Andrew Lindner, associate professor, sociology:
Social media are rife with political content.
Some of these messages are positive like encouraging people to get out and vote. However, there are also networks of malicious actors, including hackers representing foreign governments, who are spreading disinformation and conspiracy theories.
Because social media platforms are algorithmically designed to show you content tailored to your preferences, the type of disinformation you are most likely to see is false information that you are politically predisposed to believe.
It’s important that we all think critically about stories we hear and consider whether it has been verified by a trustworthy news source.
Costly ads will run until the last minute and present different messages.
Minita Sanghvi, assistant professor, management and business:
Overall, former Vice President Biden is an establishment candidate and his advertising is very middle of the road. His final ads are in many ways about Obama and Clinton. Biden's "Go from there" ad in many ways harks back to Obama's famous 2004 convention speech. Similarly, Biden's "Vote for" ad is similar to the messaging Clinton was running on in 2016.
In President Donald Trump's case, getting COVID-19 has hurt his brand identity. If his main identity is that he is strong, vital, powerful and “presidential” then an illness that lands him in the hospital really signals a weak spot.
There is definitely an advantage with Biden having $177.3 million in the last two weeks and Trump having $63.1 million according to NPR. But keep in mind that Trump's 2016 campaign was lean — and successful.
Early voting is setting records, but we may not know who wins right away.
Chris Mann: As much as two-thirds or three-fourths of all ballots will be cast by mail or early in-person this year. If so, it will flip the ratio of Election Day and pre-Election Day in 2016 — a truly stunning reversal.
The timing of mail ballot returns is critical to the question of when we will have a sense of who wins the election. Most states can process — but not count — mail ballots in advance. More ballots arriving before Election Day means more ballots counted and reported on election night. However, a few critical states (including Michigan and Pennsylvania) cannot start processing ballots until Election Day, so if the presidency or control of the Senate comes down to those states, we will not know for several days.
On election night, I am only staying up long enough to find out if there is a clear winner in Florida and Texas. Both states show a very close race in the polls, and both states should have most of their votes counted on election night. If Biden wins these two states, Trump has no plausible path to 270 Electoral College votes. If Biden wins just one of these two states, Trump has only a very narrow path to an Electoral College victory.
The control of the Senate will almost certainly not be known for a few days.

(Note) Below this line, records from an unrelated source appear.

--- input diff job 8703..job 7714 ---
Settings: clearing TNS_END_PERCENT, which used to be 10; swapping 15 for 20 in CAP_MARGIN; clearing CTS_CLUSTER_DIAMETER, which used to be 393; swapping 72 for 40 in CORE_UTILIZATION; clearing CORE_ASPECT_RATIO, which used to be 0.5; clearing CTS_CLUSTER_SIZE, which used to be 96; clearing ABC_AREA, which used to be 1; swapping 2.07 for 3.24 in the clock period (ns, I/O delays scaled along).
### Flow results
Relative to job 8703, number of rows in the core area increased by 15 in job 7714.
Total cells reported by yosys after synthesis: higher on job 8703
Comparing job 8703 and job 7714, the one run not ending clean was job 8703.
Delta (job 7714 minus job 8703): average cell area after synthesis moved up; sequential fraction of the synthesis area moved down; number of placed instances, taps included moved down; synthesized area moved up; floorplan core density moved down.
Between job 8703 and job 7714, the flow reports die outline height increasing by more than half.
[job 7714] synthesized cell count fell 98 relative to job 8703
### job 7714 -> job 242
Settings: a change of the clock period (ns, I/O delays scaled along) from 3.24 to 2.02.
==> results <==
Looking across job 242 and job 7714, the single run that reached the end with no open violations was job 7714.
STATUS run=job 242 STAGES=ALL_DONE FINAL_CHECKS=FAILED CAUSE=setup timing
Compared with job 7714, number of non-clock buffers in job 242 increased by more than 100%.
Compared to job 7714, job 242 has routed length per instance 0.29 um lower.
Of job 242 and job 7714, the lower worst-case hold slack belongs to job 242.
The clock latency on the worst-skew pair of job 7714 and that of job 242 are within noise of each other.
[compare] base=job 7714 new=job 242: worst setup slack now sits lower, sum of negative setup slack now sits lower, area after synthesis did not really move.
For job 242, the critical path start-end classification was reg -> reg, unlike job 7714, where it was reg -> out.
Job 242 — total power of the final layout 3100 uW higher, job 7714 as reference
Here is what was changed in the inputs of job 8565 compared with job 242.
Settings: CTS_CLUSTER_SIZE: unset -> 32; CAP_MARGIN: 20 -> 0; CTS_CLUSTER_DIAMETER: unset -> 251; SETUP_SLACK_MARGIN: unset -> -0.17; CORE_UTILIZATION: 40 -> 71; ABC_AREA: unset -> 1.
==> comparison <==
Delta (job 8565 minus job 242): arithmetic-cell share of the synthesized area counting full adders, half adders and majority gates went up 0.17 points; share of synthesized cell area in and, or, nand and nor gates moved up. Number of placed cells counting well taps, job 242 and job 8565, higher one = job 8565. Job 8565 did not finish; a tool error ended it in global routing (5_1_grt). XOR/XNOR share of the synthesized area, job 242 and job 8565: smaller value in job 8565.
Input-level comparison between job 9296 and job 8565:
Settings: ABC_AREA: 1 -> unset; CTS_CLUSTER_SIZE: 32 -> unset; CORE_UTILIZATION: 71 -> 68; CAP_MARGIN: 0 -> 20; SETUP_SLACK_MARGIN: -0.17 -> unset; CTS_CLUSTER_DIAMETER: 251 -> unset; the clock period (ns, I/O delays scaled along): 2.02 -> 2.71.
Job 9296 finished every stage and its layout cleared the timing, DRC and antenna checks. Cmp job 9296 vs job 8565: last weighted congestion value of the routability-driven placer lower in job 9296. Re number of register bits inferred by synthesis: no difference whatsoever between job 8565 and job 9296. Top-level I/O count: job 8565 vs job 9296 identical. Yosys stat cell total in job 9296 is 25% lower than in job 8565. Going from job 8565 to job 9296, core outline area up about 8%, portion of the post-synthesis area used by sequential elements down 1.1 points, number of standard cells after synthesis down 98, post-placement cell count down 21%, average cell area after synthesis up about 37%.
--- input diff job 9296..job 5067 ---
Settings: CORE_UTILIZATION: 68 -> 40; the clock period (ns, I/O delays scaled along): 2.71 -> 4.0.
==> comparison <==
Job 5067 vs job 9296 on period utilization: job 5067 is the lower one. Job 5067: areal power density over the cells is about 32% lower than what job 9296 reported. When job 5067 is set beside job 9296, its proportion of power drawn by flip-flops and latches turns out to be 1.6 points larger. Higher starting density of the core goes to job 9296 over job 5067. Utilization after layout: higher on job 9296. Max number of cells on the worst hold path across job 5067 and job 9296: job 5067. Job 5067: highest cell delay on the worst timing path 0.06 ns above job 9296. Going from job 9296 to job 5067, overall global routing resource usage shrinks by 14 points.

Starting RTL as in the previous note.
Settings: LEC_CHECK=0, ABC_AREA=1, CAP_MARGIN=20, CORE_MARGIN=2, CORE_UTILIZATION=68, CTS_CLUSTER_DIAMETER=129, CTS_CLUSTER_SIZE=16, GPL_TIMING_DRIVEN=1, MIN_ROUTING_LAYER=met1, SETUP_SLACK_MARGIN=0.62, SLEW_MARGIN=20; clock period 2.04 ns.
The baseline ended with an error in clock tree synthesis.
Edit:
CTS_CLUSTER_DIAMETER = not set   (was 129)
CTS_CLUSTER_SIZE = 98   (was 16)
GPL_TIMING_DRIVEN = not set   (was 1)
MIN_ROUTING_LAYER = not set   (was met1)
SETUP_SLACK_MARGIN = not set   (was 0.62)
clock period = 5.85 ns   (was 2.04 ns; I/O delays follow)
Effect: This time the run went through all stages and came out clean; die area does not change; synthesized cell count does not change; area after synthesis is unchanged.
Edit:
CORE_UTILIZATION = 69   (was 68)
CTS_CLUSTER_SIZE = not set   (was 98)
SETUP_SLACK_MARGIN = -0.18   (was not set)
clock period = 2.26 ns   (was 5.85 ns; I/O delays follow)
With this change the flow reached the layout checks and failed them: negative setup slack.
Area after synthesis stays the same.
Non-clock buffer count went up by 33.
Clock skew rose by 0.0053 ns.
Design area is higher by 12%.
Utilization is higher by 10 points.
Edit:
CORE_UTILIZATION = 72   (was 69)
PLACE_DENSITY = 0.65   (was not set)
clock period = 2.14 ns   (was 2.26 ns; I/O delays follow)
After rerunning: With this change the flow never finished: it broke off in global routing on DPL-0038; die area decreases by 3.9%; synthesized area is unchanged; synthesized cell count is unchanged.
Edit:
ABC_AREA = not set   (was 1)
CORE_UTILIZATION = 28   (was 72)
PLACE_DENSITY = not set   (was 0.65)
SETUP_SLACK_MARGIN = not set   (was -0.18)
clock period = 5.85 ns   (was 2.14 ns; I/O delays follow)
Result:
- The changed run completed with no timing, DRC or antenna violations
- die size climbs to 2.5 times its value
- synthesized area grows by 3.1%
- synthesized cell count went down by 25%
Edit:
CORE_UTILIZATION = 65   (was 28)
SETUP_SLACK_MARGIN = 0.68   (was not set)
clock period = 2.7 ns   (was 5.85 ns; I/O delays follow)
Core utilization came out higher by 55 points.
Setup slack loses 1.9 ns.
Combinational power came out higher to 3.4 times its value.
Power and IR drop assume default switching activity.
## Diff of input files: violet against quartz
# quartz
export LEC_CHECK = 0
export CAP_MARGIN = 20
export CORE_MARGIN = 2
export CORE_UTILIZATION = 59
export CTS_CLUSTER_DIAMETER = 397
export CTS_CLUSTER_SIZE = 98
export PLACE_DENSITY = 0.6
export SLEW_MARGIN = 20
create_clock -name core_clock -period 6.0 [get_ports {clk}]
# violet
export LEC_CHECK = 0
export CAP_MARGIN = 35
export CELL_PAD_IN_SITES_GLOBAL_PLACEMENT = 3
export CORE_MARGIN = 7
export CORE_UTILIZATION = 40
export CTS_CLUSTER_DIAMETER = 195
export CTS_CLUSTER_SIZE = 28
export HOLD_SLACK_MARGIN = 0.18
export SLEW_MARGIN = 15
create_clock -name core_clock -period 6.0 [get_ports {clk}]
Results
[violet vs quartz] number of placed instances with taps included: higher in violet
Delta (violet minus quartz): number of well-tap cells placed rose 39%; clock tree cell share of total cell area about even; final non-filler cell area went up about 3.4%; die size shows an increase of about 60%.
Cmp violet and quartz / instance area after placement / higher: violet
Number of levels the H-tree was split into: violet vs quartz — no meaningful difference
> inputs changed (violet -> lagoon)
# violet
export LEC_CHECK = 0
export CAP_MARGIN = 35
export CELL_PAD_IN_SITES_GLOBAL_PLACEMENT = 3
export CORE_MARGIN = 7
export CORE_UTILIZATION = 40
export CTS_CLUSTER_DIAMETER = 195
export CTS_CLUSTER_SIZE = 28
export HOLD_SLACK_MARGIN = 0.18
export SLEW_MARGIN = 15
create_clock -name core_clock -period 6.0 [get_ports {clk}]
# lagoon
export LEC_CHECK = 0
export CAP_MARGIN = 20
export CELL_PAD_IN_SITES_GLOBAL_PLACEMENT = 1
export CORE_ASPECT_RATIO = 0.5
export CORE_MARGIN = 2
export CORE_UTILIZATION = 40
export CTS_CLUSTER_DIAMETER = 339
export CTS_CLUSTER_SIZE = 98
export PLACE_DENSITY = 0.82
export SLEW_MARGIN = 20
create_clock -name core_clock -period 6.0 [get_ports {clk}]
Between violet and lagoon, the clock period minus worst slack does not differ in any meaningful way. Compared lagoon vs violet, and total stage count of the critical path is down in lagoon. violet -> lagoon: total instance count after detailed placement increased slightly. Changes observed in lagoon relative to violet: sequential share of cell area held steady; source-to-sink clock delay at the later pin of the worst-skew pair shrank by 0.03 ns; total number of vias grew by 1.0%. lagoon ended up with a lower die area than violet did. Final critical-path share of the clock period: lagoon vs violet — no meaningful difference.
// BreakoutControl
module BreakoutControl(clk_50, strt, rst, L, R, tick, color, pix_x, pix_y, ball_x, ball_y, pad_x, bricks, win, lose);
export LEC_CHECK = 0
export ABC_AREA = 1
export CAP_MARGIN = 20
export CORE_ASPECT_RATIO = 1.42
export CORE_MARGIN = 2
export CORE_UTILIZATION = 72
export CTS_CLUSTER_DIAMETER = 366
export CTS_CLUSTER_SIZE = 10
export SLEW_MARGIN = 20
export TNS_END_PERCENT = 5
create_clock -name core_clock -period 2.64 [get_ports {clk_50}]
run.sh (not shown) runs the stock make flow with config.mk's settings and CLKGATE_MAP_FILE=.
The baseline produced a layout that fails on setup timing.
Change:
CAP_MARGIN = 10   (was 20)
CORE_ASPECT_RATIO = default   (was 1.42)
CTS_CLUSTER_DIAMETER = 204   (was 366)
CTS_CLUSTER_SIZE = 41   (was 10)
GPL_ROUTABILITY_DRIVEN = 0   (was default)
MAX_ROUTING_LAYER = met4   (was default)
PLACE_DENSITY_LB_ADDON = 0.01   (was default)
SETUP_SLACK_MARGIN = 0.76   (was default)
TNS_END_PERCENT = default   (was 5)
Result: The new run failed in 5_1_grt, error GRT-0232. Area after synthesis is unchanged. Die size stays flat. Synthesized cell count does not change.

It is highly unlikely that the Democrats will lose control of the U.S. House of Representatives, but the exact number of seats will not be determined until final counts ... are available in close races, including many races in states that count mail ballots postmarked on Election Day but received up to two weeks later.

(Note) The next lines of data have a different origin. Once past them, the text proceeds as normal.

==> flow/design.v <==
module izhikevich_neuron #(parameter DT = 16'h0100)  
(
    input wire clk,
    input wire rst,
    input wire [15:0] I,           
    output reg spike               
);
    reg signed [15:0] v, u;
    wire signed [15:0] a = 16'h0051;    
    wire signed [15:0] b = 16'h0200;    
    wire signed [15:0] c = -16'sd16640;  
    wire signed [15:0] d = 16'h0800;    
    wire signed [15:0] v_sq;
    wire signed [15:0] term1, term2, term3, dv_raw, du_raw;
    wire signed [15:0] bv;
    localparam signed [15:0] V_THRESH = 16'd7680;  
    cordic_mult sq_v (.x(v), .y(v), .out(v_sq));
    cordic_mult mul_004 (.x(16'h0148), .y(v_sq), .out(term1));
    cordic_mult mul_5v (.x(16'h0500), .y(v), .out(term2));
    assign term3 = 16'd35840;  
    assign dv_raw = term1 + term2 + term3 - u + I;
    cordic_mult mul_bv (.x(b), .y(v), .out(bv));
    assign du_raw = (bv - u);
    wire signed [15:0] du;
    cordic_mult mul_a (.x(a), .y(du_raw), .out(du));
    wire signed [31:0] dv_dt = dv_raw * $signed(DT);
    wire signed [31:0] du_dt = du * $signed(DT);
    always @(posedge clk or posedge rst) begin
        if (rst) begin
            v <= c;
            u <= 0;
            spike <= 0;
        end else begin
            if (v >= V_THRESH) begin
                v <= c;
                u <= u + d;
                spike <= 1;
            end else begin
                v <= v + dv_dt[23:8];  
                u <= u + du_dt[23:8];
                spike <= 0;
            end
        end
    end
endmodule
module cordic_mult(
    input signed [15:0] x,
    input signed [15:0] y,
    output signed [15:0] out
);
    wire signed [31:0] temp;
    assign temp = x * y;
    assign out = temp[23:8];  
endmodule
export LEC_CHECK = 0
export ABC_AREA = 1
export CAP_MARGIN = 20
export CORE_MARGIN = 2
export CORE_UTILIZATION = 71
export HOLD_SLACK_MARGIN = 0.29
export PLACE_DENSITY_LB_ADDON = 0.11
export SETUP_SLACK_MARGIN = -0.63
export SLEW_MARGIN = 20
create_clock -name core_clock -period 10.0 [get_ports {clk}]
run.sh (not shown) runs the stock make flow with config.mk's settings and CLKGATE_MAP_FILE=.
The baseline finished but failed the layout checks on negative setup slack.
Edit:
Settings changed: CORE_UTILIZATION 71 to 72, HOLD_SLACK_MARGIN 0.29 to not set, MAX_ROUTING_LAYER set to met4, PLACE_DENSITY_LB_ADDON 0.11 to not set, SETUP_SLACK_MARGIN -0.63 to not set.
Clock period 10.0 ns to 6.49 ns, I/O delays scaled along.
After rerunning:
- With this change the flow did not get past 5_1_grt
- die area fell by 1.4%
- area after synthesis is unchanged
- synthesized cell count stays the same
Edit:
Settings changed: ABC_AREA 1 to not set, MAX_ROUTING_LAYER met4 to not set, SETUP_SLACK_MARGIN set to -0.52.
Clock period 6.49 ns to 11.4 ns, I/O delays scaled along.
Effect:
- This time the run completed and failed the layout checks on negative setup slack
- synthesized area shrinks by a few percent
- die area goes down by a few percent
- synthesized cell count falls by about a fifth
Edit:
Settings changed: CELL_PAD_IN_SITES_DETAIL_PLACEMENT set to 1, CORE_UTILIZATION 72 to 41, SETUP_SLACK_MARGIN -0.52 to not set.
Clock period 11.4 ns to 12.0 ns, I/O delays scaled along.
Result: The changed run went through all stages and came out clean; flip-flop count does not change; final area barely changes; worst setup slack improves by 0.30 ns; die area rises by well over a third; routed wire length is higher by about a fifth; synthesized cell count does not change; maximum frequency falls by a few percent.
Edit:
Settings changed: ABC_AREA set to 0, CELL_PAD_IN_SITES_DETAIL_PLACEMENT 1 to not set, CELL_PAD_IN_SITES_GLOBAL_PLACEMENT set to 3, CORE_UTILIZATION 41 to 40, CTS_CLUSTER_DIAMETER set to 291, CTS_CLUSTER_SIZE set to 26, PLACE_DENSITY set to 0.91, SLEW_MARGIN 20 to 15, TNS_END_PERCENT set to 40.
=>
- wire length shrinks by 15%
- setup slack gains 0.33 ns
- count of clock-buffer cells in the layout shrinks by 1

* * *

// izhikevich_neuron: RTL as listed in full above, without the edits since
clock: 6.49 ns
lec_check: 0
abc_area: 1
cap_margin: 20
core_margin: 2
core_utilization: 72
max_routing_layer: met4
place_density_lb_addon: 0.08
slew_margin: 20
The first run failed in 5_1_grt.
Change:
Settings changed: PLACE_DENSITY_LB_ADDON 0.08 to default, SETUP_SLACK_MARGIN from default to 1.88.
Result:
- The new run ended with an error in 5_1_grt (DPL-0038)
- synthesized cell count stays the same
- die area is unchanged
- area after synthesis stays the same
Change:
Settings changed: ABC_AREA 1 to default, CORE_UTILIZATION 72 to 40, MAX_ROUTING_LAYER met4 to default, PLACE_DENSITY from default to 0.6, SETUP_SLACK_MARGIN 1.88 to default.
Clock period 6.49 ns to 11.7 ns, I/O delays scaled along.
Outcome: Now the flow ran to the end with no violations; synthesized area decreases by 6.7%; die size increases by 66%; synthesized cell count decreases by 19%.

* * *

Starts from the design.v that is shown in full above.
Settings: LEC_CHECK=0, ABC_AREA=0, CAP_MARGIN=20, CORE_MARGIN=2, CORE_UTILIZATION=25, CTS_CLUSTER_DIAMETER=331, CTS_CLUSTER_SIZE=100, PLACE_DENSITY=0.91, SLEW_MARGIN=20, TNS_END_PERCENT=10; clock period 12.0 ns.
The baseline went through all stages and came out clean.
Next try:
CORE_UTILIZATION = 40   (was 25)
CTS_CLUSTER_DIAMETER = 338   (was 331)
PLACE_DENSITY = unset   (was 0.91)
SLEW_MARGIN = 15   (was 20)
TNS_END_PERCENT = 40   (was 10)
Effect:
- global-route usage is higher by 6.9 points
- core utilization is higher by 16 points
- worst hold slack got worse by 0.028 ns
- routed wire length is lower by 7.2%
- synthesized area does not change
- synthesized cell count does not change
- register-to-register slack improved by 0.28 ns
- clock skew is about the same
- sequential share of layout area is higher by 0.11 points
- first-iteration DRC count is lower by 41%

Chris Mann, Department of Political Science, and Minita Sanghvi, Department of Management and Business, will present “A Guide to Election Watching,” a discussion of what to expect as returns begin to trickle in, from 7 to 8:30 p.m. on Tuesday, Nov. 3.
Chris Mann, Beau Breslin and Flagg Taylor, all faculty in the Department of Political Science, will hold a postelection debrief at 7 p.m. on Tuesday, Nov. 10, to address questions and controversies that remain a week after the election.
Editor’s note: The professors’ comments have been edited for this story.